Circadian rhythm disruption (CRD) is regarded as a risk factor for inflammatory bowel disease (IBD), and it was reported to suppress the level of melatonin, which execute anti-inflammatory effects. High mobility group box 1 protein (HMGB1) is a member of the damage-associated molecular pattern (DAMP) family and has been verified as an IBD-associated inflammatory cytokine that mediates the TLR4-NF-κB pathway.
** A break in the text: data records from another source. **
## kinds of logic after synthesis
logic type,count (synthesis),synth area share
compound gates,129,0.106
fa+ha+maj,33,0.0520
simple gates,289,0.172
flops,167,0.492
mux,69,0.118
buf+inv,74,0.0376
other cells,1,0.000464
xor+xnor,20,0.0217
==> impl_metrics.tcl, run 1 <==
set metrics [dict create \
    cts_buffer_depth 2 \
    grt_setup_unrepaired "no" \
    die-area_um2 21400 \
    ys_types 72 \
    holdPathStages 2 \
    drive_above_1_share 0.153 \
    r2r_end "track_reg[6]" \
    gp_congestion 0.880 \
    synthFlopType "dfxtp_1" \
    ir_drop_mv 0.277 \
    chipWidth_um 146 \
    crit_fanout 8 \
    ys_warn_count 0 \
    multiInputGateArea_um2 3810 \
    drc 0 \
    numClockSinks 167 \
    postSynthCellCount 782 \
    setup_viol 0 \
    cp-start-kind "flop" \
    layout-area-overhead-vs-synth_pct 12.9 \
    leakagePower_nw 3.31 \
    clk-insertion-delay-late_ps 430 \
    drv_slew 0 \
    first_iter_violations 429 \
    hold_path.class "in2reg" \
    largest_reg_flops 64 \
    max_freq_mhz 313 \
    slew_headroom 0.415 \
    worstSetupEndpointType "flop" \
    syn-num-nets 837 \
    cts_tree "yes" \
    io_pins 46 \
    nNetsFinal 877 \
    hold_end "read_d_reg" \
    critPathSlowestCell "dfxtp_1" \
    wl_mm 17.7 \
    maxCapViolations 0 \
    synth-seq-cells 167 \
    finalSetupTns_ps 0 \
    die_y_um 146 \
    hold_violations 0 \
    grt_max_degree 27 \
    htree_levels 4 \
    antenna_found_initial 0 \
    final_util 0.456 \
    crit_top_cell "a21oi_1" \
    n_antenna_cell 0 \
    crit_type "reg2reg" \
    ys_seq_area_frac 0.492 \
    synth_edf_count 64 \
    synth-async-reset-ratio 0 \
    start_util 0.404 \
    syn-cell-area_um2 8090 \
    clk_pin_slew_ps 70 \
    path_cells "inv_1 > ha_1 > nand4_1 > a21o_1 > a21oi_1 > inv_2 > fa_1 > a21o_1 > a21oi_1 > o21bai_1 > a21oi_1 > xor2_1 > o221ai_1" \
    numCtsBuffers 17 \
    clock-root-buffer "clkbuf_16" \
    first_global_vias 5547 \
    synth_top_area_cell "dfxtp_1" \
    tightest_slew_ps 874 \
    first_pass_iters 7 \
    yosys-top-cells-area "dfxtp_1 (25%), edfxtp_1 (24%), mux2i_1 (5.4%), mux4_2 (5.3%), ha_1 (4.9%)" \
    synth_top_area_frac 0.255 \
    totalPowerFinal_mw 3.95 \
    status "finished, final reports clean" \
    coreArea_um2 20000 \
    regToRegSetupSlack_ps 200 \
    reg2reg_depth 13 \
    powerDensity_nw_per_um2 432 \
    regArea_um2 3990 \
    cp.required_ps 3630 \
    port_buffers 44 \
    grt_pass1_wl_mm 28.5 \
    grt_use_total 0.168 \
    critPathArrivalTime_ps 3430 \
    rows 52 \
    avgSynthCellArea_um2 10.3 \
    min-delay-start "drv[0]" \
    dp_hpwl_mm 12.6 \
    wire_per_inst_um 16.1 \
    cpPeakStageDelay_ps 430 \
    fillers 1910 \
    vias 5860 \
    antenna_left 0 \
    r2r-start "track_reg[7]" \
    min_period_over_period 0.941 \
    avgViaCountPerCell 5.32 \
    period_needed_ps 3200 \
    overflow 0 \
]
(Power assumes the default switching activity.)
**config.mk**
```make
export PLATFORM = sky130hd
export DESIGN_NAME = ago_regs
export DESIGN_NICKNAME = d
export VERILOG_FILES = /design/src/verilog/ago_pkg.sv /design/src/verilog/ago_sync.sv /design/src/verilog/ago_osc_counter.sv /design/src/verilog/ago_regs.sv
export SDC_FILE = /design/constraint.sdc
export NUM_CORES = 2
export LEC_CHECK = 0
export ABC_AREA = 1
export BUFFER_PORTS_ARGS = -buffer_cell sky130_fd_sc_hd__buf_2
export CORE_ASPECT_RATIO = 1.1
export CORE_MARGIN = 1.5
export CORE_UTILIZATION = 45
export DETAILED_ROUTE_END_ITERATION = 7
export PLACE_DENSITY = 0.72
export SLEW_MARGIN = 20
export SYNTH_ARGS = -nofsm -noshare
export SYNTH_HDL_FRONTEND = slang
export SYNTH_SLANG_ARGS = --single-unit
```
**constraint.sdc**
```tcl
create_clock -name clk -period 16.6 [get_ports clk]
set_input_delay 0.83 -clock clk [delete_from_list [all_inputs] [get_ports clk]]
set_output_delay 0.83 -clock clk [all_outputs]
set_load 0.1 [all_outputs]
```
**src/verilog/ago_pkg.sv**
```systemverilog
package ago_pkg;

   // -----------------------------------------------------------------
   // Register offsets
   // -----------------------------------------------------------------
   localparam logic [7:0] OSCILLATOR_CYCLE_MONITOR_OFFS = 8'h10;
   localparam logic [7:0] GAIN_CORR_OFFS   = 8'h11;
   localparam logic [7:0] OFFS_CORR_OFFS   = 8'h12;

   // -----------------------------------------------------------------
   // Field positions
   // -----------------------------------------------------------------
   localparam int GAIN_SEL_LSB  = 14;
   localparam int GAIN_WORD_LSB = 0;
   localparam int OFFS_SEL_LSB  = 14;
   localparam int OFFS1_LSB     = 7;
   localparam int OFFS2_LSB     = 0;

   // -----------------------------------------------------------------
   // Values after reset
   // -----------------------------------------------------------------
   localparam logic [15:0] OSC_TALLY_RST = 16'h0000;
   localparam logic [1:0]  GAIN_SEL_RST  = 2'h0;
   localparam logic [10:0] GAIN_WORD_RST = 11'h000;
   localparam logic [1:0]  OFFS_SEL_RST  = 2'h0;
   localparam logic [6:0]  OFFS_WORD_RST = 7'h00;
   localparam logic [15:0] RDATA_RST     = 16'h0000;

   // -----------------------------------------------------------------
   // Codes and scaling
   // -----------------------------------------------------------------
   // Axis codes shared by gain selector and offset steering
   localparam logic [1:0] AXIS_NONE = 2'h0;
   localparam logic [1:0] AXIS_X    = 2'h1;
   localparam logic [1:0] AXIS_Y    = 2'h2;
   localparam logic [1:0] AXIS_Z    = 2'h3;
   // Angle axis pair codes
   localparam logic [1:0] PAIR_NONE = 2'h0;
   localparam logic [1:0] PAIR_01   = 2'h1;
   localparam logic [1:0] PAIR_10   = 2'h2;
   localparam logic [1:0] PAIR_11   = 2'h3;
   // Counter control codes
   localparam logic [1:0] CNT_CLEAR = 2'h0;
   localparam logic [1:0] CNT_FAST  = 2'h1;
   localparam logic [1:0] CNT_SLOW  = 2'h2;
   localparam logic [1:0] CNT_STOP  = 2'h3;
   // Gain is word / 2**GAIN_FRAC_BITS, i.e. word / 1024
   localparam int GAIN_FRAC_BITS = 10;
   // Offset is the low 7 bits of an 11-bit scale; samples are 16 bits
   localparam int OFFS_SHIFT     = 16 - 11;

endpackage

```
**src/verilog/ago_sync.sv**
```systemverilog
`timescale 1ns/1ps
// Two-stage synchroniser for asynchronous levels
module ago_sync #(
   parameter int W = 1
) (
   input  wire logic         clk,
   input  wire logic         rst_n,
   input  wire logic [W-1:0] async_in,
   output logic      [W-1:0] sync_out
);

   logic [W-1:0] meta_r;

   // First stage feeds only the second stage
   always_ff @(posedge clk or negedge rst_n) begin
      if (!rst_n) begin
         meta_r   <= '0;
         sync_out <= '0;
      end else begin
         meta_r   <= async_in;
         sync_out <= meta_r;
      end
   end

endmodule

```
**src/verilog/ago_osc_counter.sv**
```systemverilog
`timescale 1ns/1ps
// Oscillator cycle tally, counting edges of synchronised oscillators
module ago_osc_counter (
   input  wire logic        clk,
   input  wire logic        rst_n,
   input  wire logic        fast_sync,
   input  wire logic        slow_sync,
   input  wire logic [1:0]  cycle_counter_control,
   output logic      [15:0] osc_cycle_tally
);

   logic fast_d_r;
   logic slow_d_r;
   logic fast_rise;
   logic slow_rise;

   // Edge history taken from the synchronised level only
   always_ff @(posedge clk or negedge rst_n) begin
      if (!rst_n) begin
         fast_d_r <= 1'b0;
         slow_d_r <= 1'b0;
      end else begin
         fast_d_r <= fast_sync;
         slow_d_r <= slow_sync;
      end
   end

   assign fast_rise = fast_sync & ~fast_d_r;
   assign slow_rise = slow_sync & ~slow_d_r;

   // Oscillators must run below half of clk or cycles are missed
   always_ff @(posedge clk or negedge rst_n) begin
      if (!rst_n) begin
         osc_cycle_tally <= ago_pkg::OSC_TALLY_RST;
      end else begin
         unique case (cycle_counter_control)
            ago_pkg::CNT_CLEAR: begin
               osc_cycle_tally <= ago_pkg::OSC_TALLY_RST;
            end
            ago_pkg::CNT_FAST: begin
               if (fast_rise) begin
                  osc_cycle_tally <= osc_cycle_tally + 16'h0001;
               end
            end
            ago_pkg::CNT_SLOW: begin
               if (slow_rise) begin
                  osc_cycle_tally <= osc_cycle_tally + 16'h0001;
               end
            end
            ago_pkg::CNT_STOP: osc_cycle_tally <= osc_cycle_tally;
         endcase
      end
   end

endmodule

```
**src/verilog/ago_regs.sv**
```systemverilog
`timescale 1ns/1ps
// Operation
// Read-only oscillator cycle tally register
// Tally is 16 bits and wraps around
// Control: 0 clear, 1 fast, 2 slow, 3 stop
// Gain selector: none, X, Y or Z
// Selected axis multiplied by gain word/1024
// Offset selector 00: no offset correction
// Selector 01: first word to X or Y
// Selector 10: second word to Y or Z
// Selector 11: both words; pair 00 none
// Offset words are 7-bit two's complement
// Offset words are low bits of 11-bit scale
// Gain reserved bits read zero, ignore writes
module ago_regs (
   input  wire logic        clk,
   input  wire logic        rst_n,
   input  wire logic [7:0]  reg_addr,
   input  wire logic [15:0] reg_wdata,
   input  wire logic        reg_wr,
   input  wire logic        reg_rd,
   output logic      [15:0] reg_rdata,
   output logic             reg_rvalid,
   input  wire logic [1:0]  cycle_counter_control,
   input  wire logic        fast_internal_oscillator,
   input  wire logic        slow_internal_oscillator,
   input  wire logic [1:0]  angle_pair_code,
   input  wire logic        axis_valid,
   input  wire logic [15:0] axis_x,
   input  wire logic [15:0] axis_y,
   input  wire logic [15:0] axis_z,
   output logic             corr_valid,
   output logic      [15:0] corr_x,
   output logic      [15:0] corr_y,
   output logic      [15:0] corr_z
);

   // ----------------------------------------------------------------
   // Declarations
   // ----------------------------------------------------------------
   logic [1:0]  osc_sync;
   logic [15:0] osc_cycle_tally;
   logic [1:0]  gain_sel_r;
   logic [10:0] gain_word_r;
   logic [1:0]  offs_sel_r;
   logic [6:0]  first_offset_word_r;
   logic [6:0]  second_offset_word_r;
   logic [15:0] gain_reg_view;
   logic [15:0] offs_reg_view;
   logic [15:0] rdata_nxt;
   logic [1:0]  off1_axis;
   logic [1:0]  off2_axis;
   logic [15:0] axis_in [3];

   // ----------------------------------------------------------------
   // Oscillator monitor
   // ----------------------------------------------------------------
   // Oscillator pins are foreign to clk, so synchronise first
   ago_sync #(
      .W (2)
   ) u_osc_sync (
      .clk      (clk),
      .rst_n    (rst_n),
      .async_in ({slow_internal_oscillator, fast_internal_oscillator}),
      .sync_out (osc_sync)
   );

   ago_osc_counter u_osc_counter (
      .clk                   (clk),
      .rst_n                 (rst_n),
      .fast_sync             (osc_sync[0]),
      .slow_sync             (osc_sync[1]),
      .cycle_counter_control (cycle_counter_control),
      .osc_cycle_tally       (osc_cycle_tally)
   );

   // ----------------------------------------------------------------
   // Register writes
   // ----------------------------------------------------------------
   // Gain register; bits 13:11 have no storage at all
   always_ff @(posedge clk or negedge rst_n) begin
      if (!rst_n) begin
         gain_sel_r  <= ago_pkg::GAIN_SEL_RST;
         gain_word_r <= ago_pkg::GAIN_WORD_RST;
      end else if (reg_wr && reg_addr == ago_pkg::GAIN_CORR_OFFS) begin
         gain_sel_r  <= reg_wdata[ago_pkg::GAIN_SEL_LSB +: 2];
         gain_word_r <= reg_wdata[ago_pkg::GAIN_WORD_LSB +: 11];
      end
   end

   // Offset register, all fields writable
   always_ff @(posedge clk or negedge rst_n) begin
      if (!rst_n) begin
         offs_sel_r           <= ago_pkg::OFFS_SEL_RST;
         first_offset_word_r  <= ago_pkg::OFFS_WORD_RST;
         second_offset_word_r <= ago_pkg::OFFS_WORD_RST;
      end else if (reg_wr && reg_addr == ago_pkg::OFFS_CORR_OFFS) begin
         offs_sel_r           <= reg_wdata[ago_pkg::OFFS_SEL_LSB +: 2];
         first_offset_word_r  <= reg_wdata[ago_pkg::OFFS1_LSB +: 7];
         second_offset_word_r <= reg_wdata[ago_pkg::OFFS2_LSB +: 7];
      end
   end

   // ----------------------------------------------------------------
   // Register reads
   // ----------------------------------------------------------------
   // Register images as software sees them
   assign gain_reg_view = {gain_sel_r, 3'b000, gain_word_r};
   assign offs_reg_view = {offs_sel_r, first_offset_word_r,
                           second_offset_word_r};

   // Read decode; the monitor offset is read-only, unmapped reads zero
   always_comb begin
      rdata_nxt = ago_pkg::RDATA_RST;
      unique case (reg_addr)
         ago_pkg::OSCILLATOR_CYCLE_MONITOR_OFFS: rdata_nxt = osc_cycle_tally;
         ago_pkg::GAIN_CORR_OFFS:   rdata_nxt = gain_reg_view;
         ago_pkg::OFFS_CORR_OFFS:   rdata_nxt = offs_reg_view;
         default:                   rdata_nxt = ago_pkg::RDATA_RST;
      endcase
   end

   // Read data registered; held until the next read
   always_ff @(posedge clk or negedge rst_n) begin
      if (!rst_n) begin
         reg_rdata  <= ago_pkg::RDATA_RST;
         reg_rvalid <= 1'b0;
      end else begin
         reg_rvalid <= reg_rd;
         if (reg_rd) begin
            reg_rdata <= rdata_nxt;
         end
      end
   end

   // ----------------------------------------------------------------
   // Offset steering
   // ----------------------------------------------------------------
   // Axis each offset word lands on, from the angle axis pair
   always_comb begin
      off1_axis = ago_pkg::AXIS_NONE;
      off2_axis = ago_pkg::AXIS_NONE;
      unique case (angle_pair_code)
         ago_pkg::PAIR_NONE: begin
            off1_axis = ago_pkg::AXIS_NONE;
            off2_axis = ago_pkg::AXIS_NONE;
         end
         ago_pkg::PAIR_01: begin
            off1_axis = ago_pkg::AXIS_X;
            off2_axis = ago_pkg::AXIS_Y;
         end
         ago_pkg::PAIR_10: begin
            off1_axis = ago_pkg::AXIS_Y;
            off2_axis = ago_pkg::AXIS_Z;
         end
         ago_pkg::PAIR_11: begin
            off1_axis = ago_pkg::AXIS_X;
            off2_axis = ago_pkg::AXIS_Z;
         end
      endcase
   end

   assign axis_in[0] = axis_x;
   assign axis_in[1] = axis_y;
   assign axis_in[2] = axis_z;

   // ----------------------------------------------------------------
   // Per-axis correction
   // ----------------------------------------------------------------
   // Gain first, then offset, then saturate to 16 bits
   for (genvar a = 0; a < 3; a++) begin : g_axis
      logic [1:0]         my_code;
      logic               gain_hit;
      logic               off1_hit;
      logic               off2_hit;
      logic signed [27:0] prod;
      logic signed [17:0] scaled;
      logic signed [18:0] off1_ext;
      logic signed [18:0] off2_ext;
      logic signed [18:0] sum;
      logic [15:0]        sat;
      logic [15:0]        res_r;

      assign my_code  = 2'(a + 1);
      assign gain_hit = (gain_sel_r == my_code);
      // Selector bit 0 enables word one, bit 1 word two; 00 none
      assign off1_hit = offs_sel_r[0] && (off1_axis == my_code);
      assign off2_hit = offs_sel_r[1] && (off2_axis == my_code);

      // Unsigned 11-bit gain, binary point ten places up
      assign prod   = $signed(axis_in[a]) * $signed({1'b0, gain_word_r});
      assign scaled = gain_hit ? 18'(prod >>> ago_pkg::GAIN_FRAC_BITS)
                               : 18'($signed(axis_in[a]));

      // Offset LSB weighs one step of the 11-bit scale
      assign off1_ext = 19'($signed(first_offset_word_r))
                        <<< ago_pkg::OFFS_SHIFT;
      assign off2_ext = 19'($signed(second_offset_word_r))
                        <<< ago_pkg::OFFS_SHIFT;

      assign sum = 19'(scaled)
                 + (off1_hit ? off1_ext : 19'sh0_0000)
                 + (off2_hit ? off2_ext : 19'sh0_0000);

      // Clamp rather than wrap: a wrapped sample flips the angle
      always_comb begin
         if (sum > 19'sh0_7fff) begin
            sat = 16'h7fff;
         end else if (sum < -19'sh0_8000) begin
            sat = 16'h8000;
         end else begin
            sat = sum[15:0];
         end
      end

      always_ff @(posedge clk or negedge rst_n) begin
         if (!rst_n) begin
            res_r <= 16'h0000;
         end else if (axis_valid) begin
            res_r <= sat;
         end
      end
   end

   // ----------------------------------------------------------------
   // Corrected outputs
   // ----------------------------------------------------------------
   // One cycle of latency from sample to corrected sample
   always_ff @(posedge clk or negedge rst_n) begin
      if (!rst_n) begin
         corr_valid <= 1'b0;
      end else begin
         corr_valid <= axis_valid;
      end
   end

   assign corr_x = g_axis[0].res_r;
   assign corr_y = g_axis[1].res_r;
   assign corr_z = g_axis[2].res_r;

endmodule

```
==> flow_metrics.tcl <==
set metrics [dict create \
    wl_microns 76700 \
    dp_hpwl_microns 61800 \
    r2r_slack_ps 8010 \
    cts_buffers 17 \
    port_buffers 148 \
    slew_headroom_pct 37.3 \
    drive_gt1_share_pct 6.51 \
    worstPathRequired_ps 16900 \
    numPlacedInstances 4886 \
    layout.nets 4874 \
    ys_ff_latch 117 \
    finClkSkew_ps 19.7 \
    finalNonFillerCells 4918 \
    rr_worst_depth 29 \
    drtPass1Iterations 5 \
    cts_setup_buffers 0 \
    cts_tree "built" \
    ys.warnings.count 0 \
    outcome "finished clean" \
    grt_pass1_wl_microns 129000 \
    ioPinCount 149 \
    hp-class "in -> async" \
    rows 98 \
    cts_hold_repair.buffers 0 \
    htreeDepth 4 \
    use_met1_pct 32.1 \
    insertion_delay_ps 460 \
    grt_overflow 0 \
    power_density_nw_per_um2 53.5 \
    syn-instance-count 3990 \
    p_leak_uw 0.0180 \
    cts_buffer_depth 2 \
    final-hold-violation-count 0 \
    fmax_ghz 0.116 \
    start_kind "register" \
    syn_area_sq_um 29400 \
    synth.area.top_cells "fa_1 (36%), nand2_1 (15%), inv_1 (13%), dfrtp_1 (10%), ha_1 (9.1%)" \
    grt_util_met2_pct 41.9 \
    cp_max_fo 26 \
    layout_min_cycle_time_ps 8590 \
    grt_usage_pct 24.2 \
    ys_types 46 \
    vdd_drop_max_uv 118 \
    crit_start "gain_word_r[3]" \
    rr_startpoint "gain_word_r[3]" \
    cts-resized-gates 0 \
    worst_setup_path_end_kind "register" \
    grt_max_degree 77 \
    post-route-period-util_pct 51.7 \
    synth_top_cell_by_area "fa_1" \
    synth_area_per_cell_sq_um 7.36 \
    fin_area_sq_um 31400 \
    arrival_ps 8890 \
    finalSetupTns_ps 0 \
    cts_sinks 117 \
    crit_end "corr_z[3]" \
    root_buffer "clkbuf_16" \
    wl_per_cell_microns 15.6 \
    r2r_end "corr_z[3]" \
    die_height_microns 271 \
    syn_to_final_growth_pct 6.78 \
    cap_violations 0 \
    crit_slowest_cell "a21oi_1" \
    tightest_slew_ps 937 \
    cpPeakStageDelay_ps 740 \
    pre_cts_ws_ps 8080 \
    crit_type "reg -> reg" \
    drt_iter0_markers 1496 \
    grt_pass1_vias 25800 \
    final_common_cell "nand2_1" \
    grt_setup_unrepaired "no" \
    clk_pin_slew_ps 70 \
    core_sq_um 64700 \
    drc 0 \
    viasPerCell 5.03 \
    n_antenna_cell 0 \
    die-area_sq_um 66800 \
    cpMostUsedCell "fa_1" \
    final_cell_mix "nand2_1 (1141), inv_1 (992), fa_1 (522)" \
    fin_ws_ps 8010 \
    slew_violations 0 \
    gp_congestion 0.944 \
    initial_utilization_pct 45.4 \
    via_count 24800 \
    ant_nets 0 \
    die_w_microns 247 \
    synth_top_area_share_pct 35.6 \
    use_met3_pct 2.95 \
    antenna_found_initial 2 \
    setup_viol 0 \
    yosysSeqAreaShare_pct 9.97 \
    busiest_layer "met2" \
    place_area_sq_um 30800 \
]
-- kinds of logic (layout without fill, tap and decap cells) --
group           after synthesis  count (layout)  synth area share (%)
compound gates              343             343                  6.43
xor+xnor                     71              71                  2.17
fa+ha+maj                   736             736                  44.7
buf+inv                    1138            1192                  14.8
flops                       117             117                  9.97
mux                           1               1                0.0341
other cells                   2              26                0.0256
simple gates               1582            1582                  21.9
[src/hdl/lvm_pkg.sv]
// Constants, register map and carrier types of the limit value monitor
package lvm_pkg;

	// ----------------------------------------------------------------
	// Sizes
	// ----------------------------------------------------------------
	localparam int          N_CO2       = 4;
	localparam int          N_HUM       = 2;
	localparam int          N_LIM       = N_CO2 + N_HUM;
	localparam int          VAL_W       = 16;
	localparam int          ADDR_W      = 8;

	// ----------------------------------------------------------------
	// Time base
	// ----------------------------------------------------------------
	localparam int          CLK_MHZ     = 100;
	localparam int          TICK_MS     = 100;
	localparam int          TICK_CYCLES = TICK_MS * CLK_MHZ * 1000;
	localparam int          BASE_S      = 10;
	localparam logic [15:0] BASE_TICKS  = 16'(BASE_S * 1000 / TICK_MS);
	localparam int          TICK_CNT_W  = 24;

	// ----------------------------------------------------------------
	// Register map (byte addresses)
	// ----------------------------------------------------------------
	localparam logic [7:0]  ADDR_CTRL   = 8'h00;
	localparam logic [7:0]  ADDR_STATUS = 8'h04;
	localparam logic [3:0]  LIM_BANK0   = 4'h1;
	localparam logic [3:0]  OFS_LEVEL   = 4'h0;
	localparam logic [3:0]  OFS_HYST    = 4'h4;
	localparam logic [3:0]  OFS_MODE    = 4'h8;
	localparam logic [3:0]  OFS_TIMING  = 4'hc;

	// Control register fields
	localparam int          CTRL_CO2_LSB = 0;
	localparam int          CTRL_HUM_LSB = 4;
	localparam int          CTRL_RELOAD  = 8;
	localparam logic [2:0]  CO2_CNT_RST  = 3'h4;
	localparam logic [1:0]  HUM_CNT_RST  = 2'h2;

	// Status register fields
	localparam int          STAT_DEL_LSB = 8;

	// Mode register fields
	localparam int          MODE_DIR     = 0;
	localparam int          MODE_SIL_LSB = 1;
	localparam int          MODE_SOC     = 3;
	localparam int          MODE_EXT_LSB = 4;

	// Timing register fields
	localparam int          TIM_ON_LSB   = 0;
	localparam int          TIM_OFF_LSB  = 8;
	localparam int          TIM_CYC_LSB  = 16;

	// Percentage scaling per sensor (reading units per percent)
	localparam logic [7:0]  PCT_MUL_CO2  = 8'h14;
	localparam logic [7:0]  PCT_MUL_HUM  = 8'h01;

	// ----------------------------------------------------------------
	// Enumerations
	// ----------------------------------------------------------------
	typedef enum logic [1:0] {
		SIL_NONE = 2'b00,
		SIL_ON   = 2'b01,
		SIL_OFF  = 2'b10,
		SIL_RSV  = 2'b11
	} lvm_sil_t;

	typedef enum logic [1:0] {
		EXT_NONE  = 2'b00,
		EXT_ABS   = 2'b01,
		EXT_PCT   = 2'b10,
		EXT_TEACH = 2'b11
	} lvm_ext_t;

	// ----------------------------------------------------------------
	// Carriers
	// ----------------------------------------------------------------
	typedef struct packed {
		logic [15:0] level;
		logic [15:0] hyst;
		logic        dir_over;
		lvm_sil_t    silent;
		logic        soc;
		lvm_ext_t    ext_sel;
		logic [7:0]  on_dly;
		logic [7:0]  off_dly;
		logic [7:0]  cyc;
	} lvm_cfg_t;

	typedef struct packed {
		logic        valid;
		logic [2:0]  idx;
		lvm_ext_t    kind;
		logic [15:0] data;
	} lvm_obj_t;

	typedef struct packed {
		logic        valid;
		logic [15:0] value;
	} lvm_meas_t;

	localparam logic [15:0] LEVEL_RST [N_LIM] = '{16'h0190, 16'h0320, 16'h04b0,
	                                              16'h0640, 16'h0032, 16'h0046};
	localparam logic [15:0] HYST_RST    = 16'h0032;

endpackage
==> src/include/mode_rate_pkg.sv <==
// package: register map, mode codes, timing and carrier types for mode and rate control
package mode_rate_pkg;

  // ----------------------------------------------------------------
  // register indices (byte address = index * 4)
  // ----------------------------------------------------------------
  localparam logic [5:0] IDX_MODE = 6'h10;
  localparam logic [5:0] IDX_RATE = 6'h11;
  localparam logic [5:0] IDX_WINDOW = 6'h29;
  localparam logic [5:0] IDX_STATUS = 6'h30;

  localparam logic [7:0] RATE_RESET = 8'h00;
  localparam logic [7:0] COUNT_RESET = 8'h00;
  localparam logic [7:0] BURST_FOREVER = 8'hFF;

  // ----------------------------------------------------------------
  // mode select codes and field positions
  // ----------------------------------------------------------------
  localparam logic [2:0] MODE_SLEEP = 3'h0;
  localparam logic [2:0] MODE_STANDBY = 3'h1;
  localparam logic [2:0] MODE_WATCH = 3'h2;
  localparam logic [2:0] MODE_RSVD_A = 3'h3;
  localparam logic [2:0] MODE_RSVD_B = 3'h4;
  localparam logic [2:0] MODE_CONT = 3'h5;
  localparam logic [2:0] MODE_COMBINED = 3'h6;
  localparam logic [2:0] MODE_BURST = 3'h7;
  localparam int BURST_START_BIT = 7;
  localparam int AXIS_LO = 4;
  localparam int RATE_LO = 0;
  localparam int PTR_LO = 4;
  localparam logic [2:0] PTR_OFF = 3'h0;
  localparam logic [2:0] PTR_WAKE_FINE = 3'h2;
  localparam logic [2:0] PTR_WATCH_FINE = 3'h3;

  // ----------------------------------------------------------------
  // heartbeat timing
  // ----------------------------------------------------------------
  localparam int CLK_PERIOD_NS = 25;
  localparam int HB_PERIOD_NS = 1000;
  localparam int HB_CYCLES = (HB_PERIOD_NS + CLK_PERIOD_NS - 1) / CLK_PERIOD_NS;
  localparam logic [1:0] MODE_APPLY_TICKS = 2'h2;
  localparam int MODE_MAX_TICKS = 3;

  // ----------------------------------------------------------------
  // carriers
  // ----------------------------------------------------------------
  typedef struct packed {
    logic [2:0] activeMode;
    logic watchEn;
    logic samplingEn;
    logic fifoEn;
    logic [2:0] axisEn;
    logic burstRun;
    logic [3:0] rateCode;
  } ctrl_s;

  typedef struct packed {
    logic [3:0] watchCoef;
    logic [3:0] wakeCoef;
    logic [4:0] wakeFine;
    logic [4:0] watchFine;
    logic [15:0] wakeCount;
    logic [15:0] watchCount;
  } shadow_s;

  typedef struct packed {
    logic [1:0] actSync;
    logic [1:0] smpSync;
    logic actDly;
    logic smpDly;
    logic ack;
    logic [7:0] rdata;
    logic [15:0] hbCnt;
    logic [1:0] hbTicks;
    logic pending;
    logic [2:0] modeReq;
    logic [2:0] modeAct;
    logic [2:0] axisDis;
    logic [7:0] rate;
    logic [7:0] burstTotal;
    logic [7:0] burstDone;
    logic [6:0][7:0] shadow;
    ctrl_s ctrl;
  } state_s;

endpackage : mode_rate_pkg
However, no exact mechanism has been illustrated among melatonin, disrupted circadian rhythm and inflammatory bowel disease, as well as regarding the effect of melatonin on HMGB1. In the present study, we aimed to explore the role of relationship with HMGB1. CRD aggravated DSS-induced colitis by worsening colonic inflammation and tissue injury, as well as by enhancing HMGB1 translocation, which could be reversed by ethyl pyruvate, an HMGB1 antagonist. Moreover, melatonin treatment attenuated these disorders and the shuttling of HMGB1 in the intestinal epithelial cells (IECs), the effect of which could be partly reversed by the melatonin antagonist luzindole. The protective role of melatonin may be tightly related to the translocation of HMGB1 in IECs. Accordingly, these results suggested that melatonin may be a new therapeutic beneficial option in IBD patients, especially for those with circadian rhythm disruption.